(Supplied material begins)

This design comes from an exercise in tuning for small area, a short achievable clock period and few clock cycles per item on the open sky130 flow, not from production work.
Where RTL was checked, it was by simulation tests only, not by an equivalence proof against the original.
Only the layout flow was run in run 6; the RTL was not checked for function there.
No activity file was given, so power comes from the tool's default toggle rates.

--- design.v ---
`timescale 1ns / 1ps
package gasp_pkg;
    localparam int SIDE_W = 13;
    localparam int POS_W  = 12;
    localparam int PAGE_W = 4;
    localparam logic [SIDE_W-1:0] RESET_SIDE = SIDE_W'(1024);
    localparam logic [SIDE_W-1:0] MAX_SIDE   = SIDE_W'(4096);
    localparam logic [1:0] FMT_BGRA = 2'd0;
    localparam logic [1:0] FMT_GRAY = 2'd1;
    localparam logic [1:0] FMT_MONO = 2'd2;
    localparam logic [2:0] ST_OK       = 3'd0;
    localparam logic [2:0] ST_EMPTY    = 3'd1;
    localparam logic [2:0] ST_NO_PAGES = 3'd2;
    localparam logic [2:0] ST_OUTSIDE  = 3'd3;
    localparam logic [2:0] ST_NO_GLYPH = 3'd4;
    localparam int DIV_K0 = 1;
    localparam int DIV_K1 = 3;
    localparam int DIV_K2 = 3;
    localparam int DIV_K3 = 1;
endpackage
`timescale 1ns / 1ps
module gasp_front (
    input  logic [7:0] i_chan,
    input  logic [7:0] i_div,
    output logic       o_sat,
    output logic [7:0] o_rem,
    output logic [7:0] o_sh
);
    logic [15:0] num;
    assign num   = {i_chan, 8'd0} - {8'd0, i_chan};
    assign o_sat = (i_chan > i_div);
    gasp_div_steps #(.N(gasp_pkg::DIV_K0)) u_steps (
        .i_rem(num[15:8]),
        .i_sh (num[7:0]),
        .i_div(i_div),
        .o_rem(o_rem),
        .o_sh (o_sh)
    );
endmodule
`timescale 1ns / 1ps
module gasp_div_steps #(
    parameter int N = 1
) (
    input  logic [7:0] i_rem,
    input  logic [7:0] i_sh,
    input  logic [7:0] i_div,
    output logic [7:0] o_rem,
    output logic [7:0] o_sh
);
    logic [7:0] rem [N+1];
    logic [7:0] sh  [N+1];
    assign rem[0] = i_rem;
    assign sh[0]  = i_sh;
    for (genvar j = 0; j < N; j++) begin : g_step
        logic [8:0] trial;
        logic [9:0] diff;
        assign trial     = {rem[j], sh[j][7]};
        assign diff      = {1'b0, trial} - {2'b0, i_div};
        assign rem[j+1]  = diff[9] ? trial[7:0] : diff[7:0];
        assign sh[j+1]   = {sh[j][6:0], !diff[9]};
    end
    assign o_rem = rem[N];
    assign o_sh  = sh[N];
endmodule
`timescale 1ns / 1ps
module gasp_back #(
    parameter int N = 1
) (
    input  logic [50:0] i_ch,
    input  logic [7:0]  i_div,
    output logic [50:0] o_ch
);
    for (genvar k = 0; k < 3; k++) begin : g_ch
        gasp_div_steps #(.N(N)) u_steps (
            .i_rem(i_ch[k*17 + 8 +: 8]),
            .i_sh (i_ch[k*17 +: 8]),
            .i_div(i_div),
            .o_rem(o_ch[k*17 + 8 +: 8]),
            .o_sh (o_ch[k*17 +: 8])
        );
        assign o_ch[k*17 + 16] = i_ch[k*17 + 16];
    end
endmodule
`timescale 1ns / 1ps
module glyph_atlas_shelf_packer_writer_unit (
    input  logic                 i_clk,
    input  logic                 i_rst_n,
    input  logic                 i_cfg_we,
    input  logic                 i_cfg_index,
    input  logic [12:0]          i_cfg_data,
    input  logic                 i_in_valid,
    output logic                 o_in_ready,
    input  logic [61:0]          i_in_word,
    output logic                 o_out_valid,
    input  logic                 i_out_ready,
    output logic [64:0]          o_out_word
);
    localparam int SW = gasp_pkg::SIDE_W;
    localparam int PW = 61;
    logic [SW-1:0] r_aw, r_ah, cfg_side;
    always_comb begin
        cfg_side = i_cfg_data;
        if (cfg_side == '0) cfg_side = SW'(1);
        else if (cfg_side > gasp_pkg::MAX_SIDE) cfg_side = gasp_pkg::MAX_SIDE;
    end
    always_ff @(posedge i_clk) begin
        if (!i_rst_n) begin
            r_aw <= gasp_pkg::RESET_SIDE;
            r_ah <= gasp_pkg::RESET_SIDE;
        end else if (i_cfg_we) begin
            if (i_cfg_index) r_ah <= cfg_side;
            else             r_aw <= cfg_side;
        end
    end
    logic          r_v1, r_v2, r_v3;
    logic          r_c1, r_c2, r_c3;       
    logic [PW-1:0] r_p1, r_p2, r_p3;
    logic          free1, free2, free3, blk, adv1, xfer;
    assign free3 = !r_v3 || i_out_ready;
    assign free2 = !r_v2 || free3;
    assign blk   = !r_c1 && ((r_v2 && !r_c2) || (r_v3 && !r_c3));
    assign adv1  = r_v1 && free2 && !blk;
    assign free1 = !r_v1 || adv1;
    assign xfer  = r_v3 && i_out_ready;
    assign o_in_ready  = free1;
    assign o_out_valid = r_v3;
    always_ff @(posedge i_clk) begin
        if (!i_rst_n) begin
            r_v1 <= 1'b0;
            r_v2 <= 1'b0;
            r_v3 <= 1'b0;
        end else begin
            if (free1) r_v1 <= i_in_valid;
            if (free2) r_v2 <= adv1;
            if (free3) r_v3 <= r_v2;
        end
    end
    logic          in_cmd;
    logic [SW-1:0] in_w, in_h;
    logic [1:0]    in_fmt;
    logic [7:0]    in_ch [3];      
    logic [7:0]    in_a, in_div;
    logic          in_mono, in_a0;
    logic [PW-1:0] in_pay;
    assign in_cmd   = i_in_word[61];
    assign in_w     = i_in_word[60:48];
    assign in_h     = i_in_word[47:35];
    assign in_fmt   = i_in_word[34:33];
    assign in_ch[2] = i_in_word[32:25];
    assign in_ch[1] = i_in_word[24:17];
    assign in_ch[0] = i_in_word[16:9];
    assign in_a     = i_in_word[8:1];
    assign in_mono  = i_in_word[0];
    assign in_a0    = (in_a == 8'd0);
    assign in_div   = in_a0 ? 8'd255 : in_a;
    logic [50:0] in_chs;
    for (genvar k = 0; k < 3; k++) begin : g_in
        gasp_front u_front (
            .i_chan(in_ch[k]),
            .i_div (in_div),
            .o_sat (in_chs[k*17 + 16]),
            .o_rem (in_chs[k*17 + 8 +: 8]),
            .o_sh  (in_chs[k*17 +: 8])
        );
    end
    always_comb begin
        in_pay = '0;
        if (in_cmd) begin
            in_pay = {in_div, in_a0, in_mono, in_chs};
        end else begin
            in_pay[55:43] = SW'(r_aw - in_w);
            in_pay[42:30] = SW'(r_ah - in_h);
            in_pay[29]    = (in_w == '0) || (in_h == '0);
            in_pay[28]    = (in_w > r_aw) || (in_h > r_ah);
            in_pay[27:0]  = {in_fmt, in_w, in_h};
        end
    end
    always_ff @(posedge i_clk) begin
        if (free1) begin
            r_c1 <= in_cmd;
            r_p1 <= in_pay;
        end
    end
    logic [SW-1:0] r_cx, r_cy, r_rh;
    logic [3:0]    r_page;
    logic [11:0]   r_px, r_py, r_ox, r_yend;
    logic [1:0]    r_fmt;
    logic          r_active;
    logic [SW-1:0] a_xw, a_yh, a_cyr, a_w, a_h;
    logic          a_empty, a_outside, a_wrap, a_np, a_nopages, a_ok;
    logic [2:0]    a_status;
    logic [3:0]    a_page;
    logic [11:0]   a_ox, a_oy;
    logic [50:0]   a_chs;
    logic [PW-1:0] a_pay;
    assign a_xw      = r_p1[55:43];
    assign a_yh      = r_p1[42:30];
    assign a_empty   = r_p1[29];
    assign a_outside = r_p1[28];
    assign a_w       = r_p1[25:13];
    assign a_h       = r_p1[12:0];
    always_comb begin
        a_cyr     = SW'(r_cy + r_rh);
        a_wrap    = (r_cx > a_xw);
        a_np      = a_wrap ? (a_cyr > a_yh) : (r_cy > a_yh);
        a_nopages = a_np && (r_page == 4'd15);
        a_ok      = !a_empty && !a_outside && !a_nopages;
        if (a_empty)        a_status = gasp_pkg::ST_EMPTY;
        else if (a_outside) a_status = gasp_pkg::ST_OUTSIDE;
        else if (a_nopages) a_status = gasp_pkg::ST_NO_PAGES;
        else                a_status = gasp_pkg::ST_OK;
        a_page = a_ok ? 4'(r_page + {3'd0, a_np}) : r_page;
        a_ox   = (a_ok && !a_np && !a_wrap) ? r_cx[11:0] : '0;
        a_oy   = (a_ok && !a_np) ? (a_wrap ? a_cyr[11:0] : r_cy[11:0]) : '0;
    end
    gasp_back #(.N(gasp_pkg::DIV_K1)) u_sec1 (
        .i_ch (r_p1[50:0]),
        .i_div(r_p1[60:53]),
        .o_ch (a_chs)
    );
    assign a_pay = r_c1 ? {r_p1[60:51], a_chs}
                        : {a_status, a_page, a_ox, a_oy, a_wrap, a_np, r_p1[27:0]};
    always_ff @(posedge i_clk) begin
        if (free2) begin
            r_c2 <= r_c1;
            r_p2 <= a_pay;
        end
    end
    logic [50:0] b_chs;
    gasp_back #(.N(gasp_pkg::DIV_K2)) u_sec2 (
        .i_ch (r_p2[50:0]),
        .i_div(r_p2[60:53]),
        .o_ch (b_chs)
    );
    always_ff @(posedge i_clk) begin
        if (free3) begin
            r_c3 <= r_c2;
            r_p3 <= r_c2 ? {r_p2[60:51], b_chs} : r_p2;
        end
    end
    logic [2:0]    x_status;
    logic [3:0]    x_page;
    logic [11:0]   x_ox, x_oy;
    logic          x_wrap, x_np;
    logic [1:0]    x_fmt;
    logic [SW-1:0] x_w, x_h;
    logic          row_end, glyph_end;
    assign x_status = r_p3[60:58];
    assign x_page   = r_p3[57:54];
    assign x_ox     = r_p3[53:42];
    assign x_oy     = r_p3[41:30];
    assign x_wrap   = r_p3[29];
    assign x_np     = r_p3[28];
    assign x_fmt    = r_p3[27:26];
    assign x_w      = r_p3[25:13];
    assign x_h      = r_p3[12:0];
    assign row_end   = (12'(r_px + 12'd1) == r_cx[11:0]);
    assign glyph_end = (12'(r_py + 12'd1) == r_yend);
    always_ff @(posedge i_clk) begin
        if (!i_rst_n) begin
            r_cx     <= '0;
            r_cy     <= '0;
            r_rh     <= '0;
            r_page   <= '0;
            r_active <= 1'b0;
        end else if (xfer) begin
            if (!r_c3) begin
                r_active <= (x_status == gasp_pkg::ST_OK);
                if (x_status == gasp_pkg::ST_OK) begin
                    r_cx   <= SW'({1'b0, x_ox} + x_w);
                    r_cy   <= {1'b0, x_oy};
                    r_rh   <= (x_np || x_wrap || x_h > r_rh) ? x_h : r_rh;
                    r_page <= x_page;
                end else if (x_status == gasp_pkg::ST_NO_PAGES && x_wrap) begin
                    r_cx <= '0;
                    r_cy <= SW'(r_cy + r_rh);
                    r_rh <= '0;
                end
            end else if (r_active && row_end && glyph_end) begin
                r_active <= 1'b0;
            end
        end
    end
    always_ff @(posedge i_clk) begin
        if (xfer) begin
            if (!r_c3) begin
                r_px   <= x_ox;
                r_ox   <= x_ox;
                r_py   <= x_oy;
                r_yend <= 12'(x_oy + x_h);
                r_fmt  <= x_fmt;
            end else if (row_end) begin
                r_px <= r_ox;
                r_py <= 12'(r_py + 12'd1);
            end else begin
                r_px <= 12'(r_px + 12'd1);
            end
        end
    end
    logic [50:0] c_chs;
    logic [7:0]  c_div, c_a;
    logic        c_a0, c_mono;
    logic [7:0]  c_quo [3];
    assign c_div  = r_p3[60:53];
    assign c_a0   = r_p3[52];
    assign c_mono = r_p3[51];
    assign c_a    = c_a0 ? 8'd0 : c_div;
    gasp_back #(.N(gasp_pkg::DIV_K3)) u_sec3 (
        .i_ch (r_p3[50:0]),
        .i_div(c_div),
        .o_ch (c_chs)
    );
    for (genvar k = 0; k < 3; k++) begin : g_quo
        assign c_quo[k] = c_chs[k*17 + 16] ? 8'd255 : c_chs[k*17 +: 8];
    end
    logic [2:0]  o_status;
    logic [3:0]  o_page;
    logic [11:0] o_px, o_py;
    logic        o_csrc;
    logic [7:0]  o_r, o_g, o_b, o_a;
    always_comb begin
        o_status = gasp_pkg::ST_OK;
        o_page   = '0;
        o_px     = '0;
        o_py     = '0;
        o_csrc   = 1'b0;
        o_r      = '0;
        o_g      = '0;
        o_b      = '0;
        o_a      = '0;
        if (!r_c3) begin
            o_status = x_status;
            o_page   = x_page;
            o_px     = x_ox;
            o_py     = x_oy;
            o_csrc   = (x_fmt == gasp_pkg::FMT_BGRA);
        end else if (!r_active) begin
            o_status = gasp_pkg::ST_NO_GLYPH;
        end else begin
            o_page = r_page;
            o_px   = r_px;
            o_py   = r_py;
            o_csrc = (r_fmt == gasp_pkg::FMT_BGRA);
            case (r_fmt)
                gasp_pkg::FMT_BGRA: begin
                    o_r = c_quo[0];
                    o_g = c_quo[1];
                    o_b = c_quo[2];
                    o_a = c_a;
                end
                gasp_pkg::FMT_GRAY: begin
                    o_r = 8'd255;
                    o_g = 8'd255;
                    o_b = 8'd255;
                    o_a = c_a;
                end
                gasp_pkg::FMT_MONO: begin
                    o_r = 8'd255;
                    o_g = 8'd255;
                    o_b = 8'd255;
                    o_a = c_mono ? 8'd255 : 8'd0;
                end
                default: ;
            endcase
        end
    end
    assign o_out_word = {r_c3, o_status, o_page, o_px, o_py, o_csrc, o_r, o_g, o_b, o_a};
endmodule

(Supplied material ends)

*What you are asked to do*. From the entries above, extract only the lines running from the one containing "(x_fmt == gasp_pkg::FMT_BGRA);" through the one containing "o_csrc = (r_fmt", inclusive.

*Reply to the exercise*.
            o_csrc   = (x_fmt == gasp_pkg::FMT_BGRA);
        end else if (!r_active) begin
            o_status = gasp_pkg::ST_NO_GLYPH;
        end else begin
            o_page = r_page;
            o_px   = r_px;
            o_py   = r_py;
            o_csrc = (r_fmt == gasp_pkg::FMT_BGRA);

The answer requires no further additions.